Dataset entries
*-*-*

File: src/hw/rtl/ctpl_ram.sv
`default_nettype none

module ctpl_ram #(
   parameter int WIDTH = 8,
   parameter int DEPTH = 16,
   localparam int AW = (DEPTH > 1) ? $clog2(DEPTH) : 1
) (
   input  wire logic             clock,
   input  wire logic             wr_en,
   input  wire logic [AW-1:0]    wr_addr,
   input  wire logic [WIDTH-1:0] wr_data,
   input  wire logic             rd_en,
   input  wire logic [AW-1:0]    rd_addr,
   output logic      [WIDTH-1:0] rd_data
);

   logic [WIDTH-1:0] mem [DEPTH];
   logic [WIDTH-1:0] rd_data_ff;

   // Write one row, register the read row
   always_ff @(posedge clock) begin
      if (wr_en) begin
         mem[wr_addr] <= wr_data;
      end
      if (rd_en) begin
         rd_data_ff <= mem[rd_addr];
      end
   end

   assign rd_data = rd_data_ff;

endmodule

`default_nettype wire

File: config.mk
export PLATFORM = sky130hd
export DESIGN_NAME = ctpl_ram
export DESIGN_NICKNAME = d
export VERILOG_FILES = /design/src/hw/rtl/ctpl_ram.sv
export SDC_FILE = /design/constraint.sdc
export NUM_CORES = 1
export LEC_CHECK = 0
export BUFFER_PORTS_ARGS = -buffer_cell sky130_fd_sc_hd__buf_2
export CAP_MARGIN = 10
export CORE_MARGIN = 2
export CORE_UTILIZATION = 40
export CTS_BUF_LIST = sky130_fd_sc_hd__clkbuf_8
export DETAILED_ROUTE_END_ITERATION = 16
export HOLD_SLACK_MARGIN = 0.02
export PLACE_DENSITY = 0.7
export SYNTH_ARGS = -nofsm -noshare
export SYNTH_HDL_FRONTEND = slang
export SYNTH_SLANG_ARGS = --single-unit
File: constraint.sdc
create_clock -name clock -period 1.55 [get_ports clock]
set_clock_uncertainty 0.05 [all_clocks]
set_input_delay 0.155 -clock clock [delete_from_list [all_inputs] [get_ports clock]]
set_output_delay 0.155 -clock clock [all_outputs]
set_load 0.01 [all_outputs]
; ---- Word-level counts from Yosys, hierarchy flattened
; Memories as Yosys holds them, arrays and structs flattened. A register that Yosys moved wholly into a read port is not among the register bits.
; Cells that the tools add are included.
[word_totals]
out_inout_bits = 8
in_bits = 19
ramBits = 128
elab_cells = 3
regBits = 0
memories = 1
[memory_table]
columns = name, words, word_bits, read_ports, rd_clocked_by_memory_dff, wr, line_no
row1 = mem, 16, 8, 1, 1, 1, 17  ; logic [WIDTH-1:0] mem [DEPTH];
[classes]
muxes = 2
[ops]
columns = op, n
row1 = 1-bit two-way mux, 2

; ---- Depth between registers and ports, before layout
[logic_depth]
depth_word = 2
depth_mapped = 5
mapped_depth_nobuf = 3

; ---- Least setup slack after synthesis
; No wires, ideal clock.
[synth_path]
path_kind = in2reg
startpoint = input wr_addr[2]
endpoint = memory mem[0][0] (enable)
required_ns = 1.117
stages = 2
setup_time_ns = 0.383
path_slack_ns = -0.148
arrival_ns = 1.265
path_buffers = 0
path_cell_list = or3b_2 nor3_1
[synth_rtl]
columns = element, line_no
row1 = "start, declared", 10  ; input wire logic [AW-1:0] wr_addr,
row2 = "end, declared", 17
; Straight into the memory's write port.

==> flow_summary.ini <==
[outcome]
outcome = complete, no violations

[global_routing]
number_of_antenna_violations_at_the_first_check_in_global_routing = 0
globalRouteTotalUtil_pct = 15.16
grt_pass1_vias = 2609
pin_count_of_the_biggest_net_entering_global_routing = 23
grt_pass1_wl_um = 15250
grt_remaining_overflow = 0

[floorplanning]
die_area_sq_mm = 0.01400
floorplan.core_area_sq_mm = 0.01267
die_height_um = 118.3
die_width_um = 118.3
rows = 41
initial_util_pct = 41.26
floorplan.io_pins = 27

[sta]
worst-slew-pin-transition_ns = 0.9617
max-slew-margin-rel_pct = 35.75
timing_hold_violations_final = 0
timing.final.setup_violations = 0
period_minus_slack_ns = 1.497
slew_violations = 0
achievable-frequency_mhz = 668.1
worst_slack_ns = 0.05312
period_share_pct = 96.57

[clocking]
htree_depth = 4
worst_skew_pair.late_latency_ns = 0.42
cts_inserted_buffers = 17
cts_setup_buffers = 0
clk_path_buf_depth = 2
ctsRootBufferMaster = sky130_fd_sc_hd__clkbuf_8
cts.sinks = 136
tritoncts = done
clk_transition_reported_paths_ns = 0.08

[yosys]
synth_cell_type_count = 18
seq_area_frac_synth_pct = 78.12
synth_nets = 248
synth.avg_cell_area_sq_um = 22.83
synthesis.instances = 229
syn_area_sq_mm = 0.005228
synthesis.yosys.warnings = 0
synth_seq_cells = 136

[layout]
n_antenna_cell = 0
mostFrequentLayoutCell = sky130_fd_sc_hd__edfxtp_1
design.final.nets = 306
layout-drive-gt1-share_pct = 36.33
flow.area_growth_from_synthesis_pct = 17.88
layout.cells.most_common_list = sky130_fd_sc_hd__edfxtp_1, sky130_fd_sc_hd__buf_2, sky130_fd_sc_hd__mux4_2, sky130_fd_sc_hd__buf_4, sky130_fd_sc_hd__clkbuf_8

[worst_setup_path]
critical_path_class = flop to flop
critPathArrivalTime_ns = 1.60
cp-end-kind = flop
critical_path.startpoint_type = flop
r2r_setup_slack_ns = 0.05
worst-endpoint-required_ns = 1.66
crit_path_max_fanout = 1

[route]
met2RoutedLength_um = 4927
drt_iter0_markers = 265
wl_met1_um = 4058
maxUsedRoutingLayer = met4
drt_pre_antenna_iters = 4
wl_per_cell_um = 20.82
wl_met3_um = 732
route.antenna.remaining_nets = 0
drc = 0
via_per_inst = 5.146
vias = 2429
drt-total-wl_um = 9828

[power]
internal-power_uw = 5914
static-leakage-power_uw = 0.002047
combPwrFrac_pct = 5.4
vdd_drop_max_uv = 506.4
pwr_density_cell_mw_per_mm2 = 1215
power.share.switching_pct = 21.02
clkPwrFrac_pct = 39.0
p_total_uw = 7488
net-switching-power_uw = 1574
seq_power_share_pct = 55.6

[placed_design]
detailed_place_hpwl_um = 6286
port_buffers = 26
gp_congestion = 0.7525
pre_cts_slack_ns = -0.2359

[worst_hold_path]
worst_hold_path_type = input pin to flop

[run]
max-cap-violations = 0
==> layer usage <==
layer  vias up  track usage, %
met5         -               0
met4         0           5.346
met3         8           4.440
met2        83           24.67
met1      1245           19.46
li1       1093               -
==> cell usage after synthesis <==
| library cell | n | share of area, % |
|---|---|---|
| sky130_fd_sc_hd__edfxtp_1 | 136 | 78 |
| sky130_fd_sc_hd__nand2b_1 | 2 | 0.24 |
| sky130_fd_sc_hd__and2_1 | 1 | 0.12 |
| sky130_fd_sc_hd__nand3b_1 | 2 | 0.29 |
| sky130_fd_sc_hd__nor2_1 | 13 | 0.93 |
| sky130_fd_sc_hd__nand2_1 | 9 | 0.65 |
| sky130_fd_sc_hd__or3b_2 | 1 | 0.17 |
| sky130_fd_sc_hd__clkdlybuf4s25_2 | 3 | 0.57 |
| sky130_fd_sc_hd__mux4_1 | 14 | 7.0 |
| sky130_fd_sc_hd__nand3_1 | 1 | 0.096 |
| sky130_fd_sc_hd__and2b_1 | 1 | 0.14 |
| sky130_fd_sc_hd__buf_2 | 3 | 0.29 |
| sky130_fd_sc_hd__mux4_2 | 18 | 7.8 |
| sky130_fd_sc_hd__nor2b_1 | 1 | 0.12 |
| sky130_fd_sc_hd__nor3_1 | 4 | 0.38 |
| sky130_fd_sc_hd__buf_6 | 3 | 0.65 |
| sky130_fd_sc_hd__a22oi_1 | 16 | 2.3 |
| sky130_fd_sc_hd__buf_4 | 1 | 0.14 |
==> critical path, stage by stage, from the launching register on <==
cell	delay [ns]
sky130_fd_sc_hd__edfxtp_1	0.37
sky130_fd_sc_hd__mux4_1	0.52
sky130_fd_sc_hd__a22oi_2	0.20
sky130_fd_sc_hd__nand2_1	0.10
==> power groups by stage <==
stage          sequential [uW]  clock (uW)  combinational (uW)
6_report                  4160        2920                 407
5_1_grt                   4170        3130                 446
4_1_cts                   4160        2980                 404
3_5_place_dp              4240           0                 399
3_3_place_gp              4240           0                 389
2_1_floorplan             4240           0                 209
==> state kept, by name, summed over array words and instances, names as in the netlist <==
signal	cells
mem	128
rd_data	8
==> worst paths after layout <==
kind,cells after the start,startpoint,end
hold reg to reg,3,mem[4][1]$_DFFE_PP_,rd_data[1]$_DFFE_PP_
hold / removal,1,wr_data[0],mem[15][0]$_DFFE_PP_
setup reg to reg,3,mem[9][4]$_DFFE_PP_,rd_data[4]$_DFFE_PP_
setup / recovery,3,mem[9][4]$_DFFE_PP_,rd_data[4]$_DFFE_PP_
==> stage by stage <==
step           instances  hold slack (ns)  instance area (sq um)  setup TNS, ns  util [%]
2_1_floorplan        229           0.2039                   5233              0         -
3_3_place_gp         440           0.4838                   5714         -1.399     45.10
3_5_place_dp         440           0.4907                   5714         -1.485     45.10
4_1_cts              472          0.04012                   6136              0     48.43
5_1_grt              472          0.04161                   6162      -0.009405     48.63
6_report             472          0.06318                   6162              0     48.63
==> final cells by class <==
cell class	instances	area (sq um)
Clock inverter	15	177.7
Tap cell	172	215.2
Sequential cell	136	4084
Clock buffer	17	234.0
Timing Repair Buffer	49	352.8
Multi-Input combinational cell	83	1099
Fill cell	1032	6509
==> repair_timing <==
| action | CTS | global route |
|---|---|---|
| setup endpoints to repair | 2 | 7 |
| gates resized for setup | 2 | 7 |
| hold buffers | 0 | 0 |
| pin swaps | 0 | 1 |
==> logic make-up after synthesis <==
| family | synth area share [%] |
|---|---|
| DFF | 78.12 |
| and+or+nand+nor | 3.136 |
| muxes | 14.79 |
| AOI/OAI and AO/OA | 2.298 |
| buffers and inverters | 1.651 |
Power figures use the tool's default switching activity.
$ cat src/hw/rtl/ctpl_pkg.sv
`default_nettype none

package ctpl_pkg;

   // Tag width and address width of one access
   localparam int ADDR_W = 64;
   localparam int TAG_W  = 64;

   // Control register port geometry
   localparam int CSR_INDEX_W = 3;
   localparam int CSR_DATA_W  = 5;

   typedef enum logic [CSR_INDEX_W-1:0] {
      CSR_L1_OFFSET   = 3'd0,
      CSR_L1_INDEX    = 3'd1,
      CSR_L1_WAYS     = 3'd2,
      CSR_L2_OFFSET   = 3'd3,
      CSR_L2_INDEX    = 3'd4,
      CSR_L2_WAYS     = 3'd5,
      CSR_L2_MODE     = 3'd6,
      CSR_L2_PREFETCH = 3'd7
   } csr_index_type;

   // L2 operating modes
   localparam logic [1:0] L2_MODE_OFF = 2'd0;
   localparam logic [1:0] L2_MODE_LIP = 2'd2;

   // Recency update kinds
   typedef enum logic {
      RANK_FRONT,
      RANK_LIP
   } rank_op_type;

   // Lookup status of one set
   typedef struct packed {
      logic hit;
      logic inv_found;
   } probe_status_type;

endpackage

`default_nettype wire

$ cat src/hw/rtl/ctpl_set_probe.sv
`default_nettype none

module ctpl_set_probe #(
   parameter int WAYS = 8,
   localparam int WW = (WAYS > 1) ? $clog2(WAYS) : 1,
   localparam int CW = $clog2(WAYS + 1)
) (
   input  wire logic [WAYS*ctpl_pkg::TAG_W-1:0] tags,
   input  wire logic [WAYS-1:0]                 valid,
   input  wire logic [WAYS*WW-1:0]              ranks,
   input  wire logic [CW-1:0]                   active,
   input  wire logic [ctpl_pkg::TAG_W-1:0]      tag,
   output ctpl_pkg::probe_status_type           status,
   output logic      [WW-1:0]                   hit_way,
   output logic      [WW-1:0]                   inv_way,
   output logic      [WW-1:0]                   lru_way
);

   localparam int TW = ctpl_pkg::TAG_W;

   logic [WAYS-1:0] act;
   logic [WAYS-1:0] match;
   logic [WAYS-1:0] inv;
   logic [WAYS-1:0] oldest;

   // Compare every active way of the set
   always_comb begin
      for (int j = 0; j < WAYS; j++) begin
         act[j]   = (j < int'(active));
         match[j] = act[j] && valid[j] && (tags[j*TW +: TW] == tag);
         inv[j]   = act[j] && !valid[j];
         oldest[j] = act[j];
         for (int i = 0; i < WAYS; i++) begin
            if (i != j && act[i] && (ranks[i*WW +: WW] >= ranks[j*WW +: WW])) begin
               oldest[j] = 1'b0;
            end
         end
      end
   end

   // Pick the lowest-numbered way of each kind
   always_comb begin
      hit_way = '0;
      inv_way = '0;
      lru_way = '0;
      for (int j = WAYS - 1; j >= 0; j--) begin
         if (match[j]) begin
            hit_way = WW'(j);
         end
         if (inv[j]) begin
            inv_way = WW'(j);
         end
         if (oldest[j]) begin
            lru_way = WW'(j);
         end
      end
      status.hit       = |match;
      status.inv_found = |inv;
   end

endmodule

`default_nettype wire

*-*-*

WORK REQUEST
Please write out, exactly as they appear above, only the lines in the stretch from the line with "if (rd_en) begin" through the line with "export HOLD_SLACK_MARGIN = 0.02".

COMPLETED EXERCISE
      if (rd_en) begin
         rd_data_ff <= mem[rd_addr];
      end
   end

   assign rd_data = rd_data_ff;

endmodule

`default_nettype wire

File: config.mk
export PLATFORM = sky130hd
export DESIGN_NAME = ctpl_ram
export DESIGN_NICKNAME = d
export VERILOG_FILES = /design/src/hw/rtl/ctpl_ram.sv
export SDC_FILE = /design/constraint.sdc
export NUM_CORES = 1
export LEC_CHECK = 0
export BUFFER_PORTS_ARGS = -buffer_cell sky130_fd_sc_hd__buf_2
export CAP_MARGIN = 10
export CORE_MARGIN = 2
export CORE_UTILIZATION = 40
export CTS_BUF_LIST = sky130_fd_sc_hd__clkbuf_8
export DETAILED_ROUTE_END_ITERATION = 16
export HOLD_SLACK_MARGIN = 0.02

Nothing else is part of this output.